Every possible substring of the original string of symbols can be represented by a range of BWT entries.

[figure]

Spiral's sequence set format extends the BWT to support multiple strings with ambiguous position. The memory efficiency of BWT representation is leveraged, making the sequence set extremely compact. This makes it suitable for searching for substrings and overlaps in large numbers of similar strings (such as sequencing reads).

Every possible substring of every original string, as well as sequences that overlap two or more original strings, can be represented by a range of sequence set entries.

[figure]

Conventions
-----

Terminology and definitions used here are similar to <a href="http://bioinformatics.oxfordjournals.org/content/25/14/1754">doi:10.1093/bioinformatics/btp324</a>, _Fast and accurate short read alignment with Burrows–Wheeler transform_ by Heng Li and Richard Durbin, with some important differences.

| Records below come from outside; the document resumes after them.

--- config.mk ---
export PLATFORM = sky130hd
export DESIGN_NAME = fbcpu_mem
export DESIGN_NICKNAME = d
export VERILOG_FILES = /design/src/rtl/fbcpu_mem.sv
export SDC_FILE = /design/constraint.sdc
export NUM_CORES = 1
export LEC_CHECK = 0
export CAP_MARGIN = 20
export CORE_AREA = 4 4 303 305
export DETAILED_ROUTE_END_ITERATION = 8
export DIE_AREA = 0 0 307 309
export GPL_ROUTABILITY_DRIVEN = 0
export SKIP_CTS_REPAIR_TIMING = 1
export SLEW_MARGIN = 20
export SYNTH_ARGS = -nofsm -noshare
export SYNTH_HDL_FRONTEND = slang
export SYNTH_SLANG_ARGS = --single-unit
--- constraint.sdc ---
create_clock -name clk -period 6.1 [get_ports clk]
set_clock_uncertainty 0.05 [all_clocks]
set_input_delay 0.61 -clock clk [delete_from_list [all_inputs] [get_ports clk]]
set_output_delay 0.61 -clock clk [all_outputs]
set_load 0.01 [all_outputs]
--- src/rtl/fbcpu_mem.sv ---
// 64x10 single-port program/data memory for the FB-CPU bus, with a post-reset clear
// and a valid/ready program loader that holds the CPU in reset while it owns the port.
module fbcpu_mem #(
  parameter int ADDRESS_WIDTH = 6,
  parameter int DATA_WIDTH    = 10
) (
  input  logic                     clk,
  input  logic                     rst,
  input  logic [ADDRESS_WIDTH-1:0] MAR,
  input  logic                     RAMWr,
  input  logic [DATA_WIDTH-1:0]    MDRIn,
  output logic [DATA_WIDTH-1:0]    MDROut,
  input  logic                     ld_start,
  input  logic                     ld_valid,
  input  logic [DATA_WIDTH-1:0]    ld_data,
  input  logic                     ld_last,
  output logic                     ld_ready,
  output logic                     cpu_rst,
  output logic                     ld_done,
  output logic [ADDRESS_WIDTH:0]   ld_count
);

  localparam int DEPTH = 2 ** ADDRESS_WIDTH;
  localparam logic [ADDRESS_WIDTH-1:0] PTR_ONE = ADDRESS_WIDTH'(1);
  localparam logic [ADDRESS_WIDTH:0]   CNT_ONE = (ADDRESS_WIDTH + 1)'(1);

  typedef enum logic [1:0] {
    S_CLEAR,
    S_RUN,
    S_LOAD
  } state_t;

  state_t                   state_q;
  logic [ADDRESS_WIDTH-1:0] ptr_q;
  logic [ADDRESS_WIDTH:0]   cnt_q;
  logic [ADDRESS_WIDTH:0]   ld_count_q;
  logic                     ld_done_q;
  logic [DATA_WIDTH-1:0]    mdr_q;
  logic [DATA_WIDTH-1:0]    mem [DEPTH];

  logic                     we_d;
  logic [ADDRESS_WIDTH-1:0] wa_d;
  logic [DATA_WIDTH-1:0]    wd_d;
  logic                     last_word;

  // A load also stops after the top address so the pointer never wraps.
  assign last_word = ld_last || (ptr_q == '1);

  always_comb begin
    we_d = 1'b0;
    wa_d = MAR;
    wd_d = MDRIn;
    if (!rst) begin
      unique case (state_q)
        S_CLEAR: begin
          we_d = 1'b1;
          wa_d = ptr_q;
          wd_d = '0;
        end
        S_RUN: we_d = RAMWr;
        S_LOAD: begin
          we_d = ld_valid;
          wa_d = ptr_q;
          wd_d = ld_data;
        end
        default: we_d = 1'b0;
      endcase
    end
  end

  always_ff @(posedge clk) begin
    if (we_d) mem[wa_d] <= wd_d;
  end

  always_ff @(posedge clk) begin
    if (rst) begin
      state_q    <= S_CLEAR;
      ptr_q      <= '0;
      cnt_q      <= '0;
      ld_count_q <= '0;
      ld_done_q  <= 1'b0;
      mdr_q      <= '0;
    end else begin
      ld_done_q <= 1'b0;
      mdr_q     <= '0;
      unique case (state_q)
        S_CLEAR: begin
          ptr_q <= ptr_q + PTR_ONE;
          if (ptr_q == '1) state_q <= S_RUN;
        end
        S_RUN: begin
          // Read data is zeroed on the way into LOAD so the CPU sees nothing while held.
          if (ld_start) begin
            state_q <= S_LOAD;
            ptr_q   <= '0;
            cnt_q   <= '0;
          end else begin
            mdr_q <= mem[MAR];
          end
        end
        S_LOAD: begin
          if (ld_valid) begin
            ptr_q <= ptr_q + PTR_ONE;
            cnt_q <= cnt_q + CNT_ONE;
            if (last_word) begin
              state_q    <= S_RUN;
              ld_count_q <= cnt_q + CNT_ONE;
              ld_done_q  <= 1'b1;
            end
          end
        end
        default: state_q <= S_CLEAR;
      endcase
    end
  end

  assign MDROut   = mdr_q;
  assign ld_ready = (state_q == S_LOAD);
  assign cpu_rst  = (state_q != S_RUN);
  assign ld_done  = ld_done_q;
  assign ld_count = ld_count_q;

endmodule

## Word-level counts from Yosys, hierarchy flattened

Memory sizes are Yosys's and may differ from the RTL's. A register that Yosys moved wholly into a read port is not among the register bits.
Index checks and enable logic that the tools add are counted.
Widths: inputs -> output; s select.

| word-level totals | value |
|---|---|
| memory bits (writable) | 640 |
| memories kept | 1 |
| output and inout port bits | 20 |
| register bits | 23 |

| cells by class | value |
|---|---|
| reduce and logical (&&, ||, !) cells | 11 |
| equality and inequality tests | 8 |
| add/subtract/negate cells | 2 |
| bitwise operators | 3 |
| muxes and demuxes | 20 |

Memory list:

| name | depth | width | rd ports | clocked after memory_dff | write ports | RTL line | RTL |
|---|---|---|---|---|---|---|---|
| mem | 64 | 10 | 1 | 1 | 1 | 39 | `logic [DATA_WIDTH-1:0] mem [DEPTH];` |

Operators by type and width:

| kind | number |
|---|---|
| $mux 6 | 4 |
| $pmux 10 s2 | 1 |
| $pmux 6 s3 | 1 |
| $mux 7 | 2 |
| $pmux 7 s2 | 1 |
| $mux 10 | 1 |
| $reduce_and 3->1 | 3 |
| $mux 2 | 4 |
| $add 7x1->7 const B | 1 |
| $add 6x1->6 const B | 1 |
| $eq 6x6->1 const B | 1 |
| $ne 2x2->1 const B | 3 |
| $pmux 2 s3 | 1 |
| $reduce_or 3->1 | 2 |
| $mux 1 | 4 |
| $ne 2x1->1 const B | 2 |
| $reduce_and 4->1 | 1 |
| $not 1->1 | 3 |
| $pmux 1 s3 | 1 |
| $reduce_bool 3->1 | 1 |
| $eq 2x1->1 const B | 1 |
| $eq 2x2->1 const B | 1 |
| $logic_not 2->1 | 1 |
| $reduce_bool 2->1 | 1 |
| 2 further kinds | 2 |

## Longest topological paths before layout

| logic depth | value |
|---|---|
| word-level depth | 5 |
| gate-level depth with buffers | 10 |
| depth with buffers taken out | 6 |

## Least setup slack after synthesis

OpenSTA, ideal clock, no wires.

| timing | value |
|---|---|
| path type | input to register |
| start | input MAR[0] |
| end | memory mem[14][0], enable pin |
| arrival time | 2.461 ns |
| slack | 3.212 ns |
| data required time | 5.674 ns |
| stages | 9 |
| cells stage by stage | buf_6 -> buf_12 -> buf_6 -> buf_8 -> buf_6 -> mux2_2 -> nor3_2 -> nand2_1 -> nor2_1 |

| on the way | value |
|---|---|
| cells in the longest elaborated chain, start to end | 2 |

Ends and longest elaborated chain:

| item | RTL line | RTL |
|---|---|---|
| from (decl) | 9 | `input logic [ADDRESS_WIDTH-1:0] MAR,` |
| $mux 6 | 54 | `unique case (state_q)` |
| $mux 6 * | 53 | `if (!rst) begin` |
| to (decl) | 39 |  |

Every way passes the cells marked *; elsewhere a longest branch is shown, timed or not.

## Final worst setup path

| timing | value |
|---|---|
| start | input rst |
| end | memory mem[60][4], enable pin |

| on the way | value |
|---|---|
| cells in the longest elaborated chain, start to end | 3 |
| elaborated cells on any way between the ends | 4 |

Ends and longest elaborated chain:

| item | RTL line | RTL |
|---|---|---|
| from (decl) | 8 | `input logic rst,` |
| $mux 1 | 53 |  |
| $mux 1 | 72 | `if (we_d) mem[wa_d] <= wd_d;` |
| $mux 1 (not written as such) | 72 |  |

Parallel ways exist; a longest one is shown, timed or not.

==> metrics.cfg <==
[power]
totalPowerFinal_uw = 9750
power_density_nw_per_um2 = 320
cellLeakagePower_uw = 0.00975
peakVddDrop_mv = 0.156

[routing]
detail_route.vias_per_cell = 5.06
average_detailed_routed_wire_length_per_instance_um = 24.8
postRouteAntennaNets = 0
drt_drc_violations_left = 0
routed_vias = 13800
drt-total-wl_mm = 67.4
drt_first_pass_iters = 5
initialDrtViolationCount = 1340

[grt]
first_global_vias = 13900
grt_max_degree = 93
grt_antenna_before_repair = 4
overflow = 0
grt_pass1_wl_mm = 98.1
grt_usage_pct = 14.1

[timing]
worst-slew-pin-transition_ps = 1210
final.min_clock_period_ps = 3800
grt_setup_unrepaired = false
clock.fmax_ghz = 0.263
final_max_slew_viol_count = 0
max_slew_headroom_at_the_worst_pin_pct = 19.2
fin_crit_sh_pct = 62.4
timing.final.setup_violations = 0
final_hold_vio_count = 0
tns_ps = 0

[logic_synthesis]
synth_area_per_cell_um2 = 18.6
synth-warning-count = 0
synth_nets = 1460
postSynth.asyncResetShare_pct = 0
ys_seq_elements = 673
dominantRegCellSynth = edfxtp_1
netlist.area_leader.share_pct = 72.4
synth_top_area_cell = edfxtp_1
syn-cell-area_um2 = 26600
synth.lib_cells_used.distinct = 55
synthTopCellsByArea = edfxtp_1 (72%), mux4_2 (8.2%), mux2i_1 (5.3%)
synth_seq_area_share_pct = 74.9
synthCells = 1426
synth-edff-count = 640

[critical_path]
ff2ff_path_depth = 5
regToRegEndpoint = mem[60][4]
type_of_element_capturing_the_critical_path = flop
path_class = primary input to flop
cp_data_required_time_ps = 6260
cp_data_arrival_time_ps = 3970
critPathTopFamily = simple AND/OR/NAND/NOR gates
critical_path_peak_fanout = 29
setup.worst_path.start_class = primary input
crit_chain = clkdlybuf4s50_1, buf_4, or2_2, mux2_2, nor3_2, nand2_1, nor2_1
worst_r2r_startpoint = state_q[0]
critPathMaxStageDelay_ps = 890
worstPathBufferInverterCount = 2
worst_setup_path_startpoint = rst
register_to_register_path_setup_slack_ps = 2420
slowest_stage = nor2_1

[min_path]
worst_hold_path_type = flop to flop
whs_endpoint = ld_count[6]
holdPathStages = 2
hold_start = ld_count[6]

[die]
initial_core_util_pct = 29.7
die_x_um = 307
core_area_um2 = 89300
die_height_um = 309
ios = 52
die_area_um2 = 94900
placementRows = 110

[final_layout]
layout.nets = 1525
post_route_cells_drive_above_1_share_pct = 15.6
area_growth_from_synthesis_to_layout_pct = 14.9

[clocking]
clk_pin_slew_worst_paths_ps = 60
clock_tree.htree_level_count = 3
worst_case_clock_buffer_depth = 3
cts_root_buffer = clkbuf_16
cts_made_buffers = 68
cts.sinks = 673
clk_latency_ps = 600
cts_tree = done

[run_status]
status = complete, no violations

[placement]
buffer_ports.inserted = 51
dp.final_hpwl_mm = 41.2

[flow_run]
maxCapViolCount = 0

We use common programming conventions relating to sets:
 * The first element of a sequence is always the 0th element
 * Ranges are represented as <a href="http://mathworld.wolfram.com/Half-ClosedInterval.html">half-closed intervals</a>, and use the notation [start, end)
 
For example this range of integers:

> 2, 3, 4, 5, 6

...is represented by the interval [2,7). The value at index 2 is 4. There are five items in the list, equivalent to _end - start = 7 - 2 = 5_.

Definitions
-----

For an alphabet of symbols $\Sigma = [ A, C, G, T ] $

$\alpha = $ one symbol of alphabet $\Sigma$

${X}$ = source string $\alpha_{0}\alpha_{1}\ldots\alpha_{n-1}$

$\$ =$ end of string

${n}$ = number of symbols in ${X}$

${i} = 0,1,\ldots,{n-1}$

${X}[i] = \alpha_i$

${X}[i,j+1) = \alpha_i\ldots\alpha_j$ (substring)

${X_i} = X[i,n)$ (suffix)

$X[n] = \$$ (string terminator)

$S(i) = i$ th lexicographically smallest suffix (aka index into X where suffix starts)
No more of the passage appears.